`config.mk`:
```
export PLATFORM = sky130hd
export DESIGN_NAME = hmdp_port
export DESIGN_NICKNAME = d
export VERILOG_FILES = /design/src/core/hmdp_pkg.sv /design/src/core/hmdp_port.sv /design/src/core/hmdp_sync.sv
export SDC_FILE = /design/constraint.sdc
export NUM_CORES = 1
export LEC_CHECK = 0
export ABC_AREA = 1
export BUFFER_PORTS_ARGS = -buffer_cell sky130_fd_sc_hd__buf_4
export CAP_MARGIN = 20
export CORE_ASPECT_RATIO = 1.2
export CORE_MARGIN = 5
export CORE_UTILIZATION = 32
export CTS_CLUSTER_DIAMETER = 150
export DETAILED_ROUTE_END_ITERATION = 7
export HOLD_SLACK_MARGIN = 0.03
export PLACE_DENSITY = 0.58
export SETUP_SLACK_MARGIN = 0.15
export SLEW_MARGIN = 20
export SYNTH_ARGS = -nofsm -noshare
export SYNTH_HDL_FRONTEND = slang
export SYNTH_SLANG_ARGS = --single-unit
export TNS_END_PERCENT = 30
```
`constraint.sdc`:
```
create_clock -name clock_i -period 16.95 [get_ports clock_i]
set_clock_uncertainty 0.2 [all_clocks]
set_input_delay 3.39 -clock clock_i [delete_from_list [all_inputs] [get_ports clock_i]]
set_output_delay 3.39 -clock clock_i [all_outputs]
set_load 0.01 [all_outputs]
```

§

EXERCISE DETAILS:
Give the entries again exactly, every one.

WORKED SOLUTION:
`config.mk`:
```
export PLATFORM = sky130hd
export DESIGN_NAME = hmdp_port
export DESIGN_NICKNAME = d
export VERILOG_FILES = /design/src/core/hmdp_pkg.sv /design/src/core/hmdp_port.sv /design/src/core/hmdp_sync.sv
export SDC_FILE = /design/constraint.sdc
export NUM_CORES = 1
export LEC_CHECK = 0
export ABC_AREA = 1
export BUFFER_PORTS_ARGS = -buffer_cell sky130_fd_sc_hd__buf_4
export CAP_MARGIN = 20
export CORE_ASPECT_RATIO = 1.2
export CORE_MARGIN = 5
export CORE_UTILIZATION = 32
export CTS_CLUSTER_DIAMETER = 150
export DETAILED_ROUTE_END_ITERATION = 7
export HOLD_SLACK_MARGIN = 0.03
export PLACE_DENSITY = 0.58
export SETUP_SLACK_MARGIN = 0.15
export SLEW_MARGIN = 20
export SYNTH_ARGS = -nofsm -noshare
export SYNTH_HDL_FRONTEND = slang
export SYNTH_SLANG_ARGS = --single-unit
export TNS_END_PERCENT = 30
```
`constraint.sdc`:
```
create_clock -name clock_i -period 16.95 [get_ports clock_i]
set_clock_uncertainty 0.2 [all_clocks]
set_input_delay 3.39 -clock clock_i [delete_from_list [all_inputs] [get_ports clock_i]]
set_output_delay 3.39 -clock clock_i [all_outputs]
set_load 0.01 [all_outputs]
```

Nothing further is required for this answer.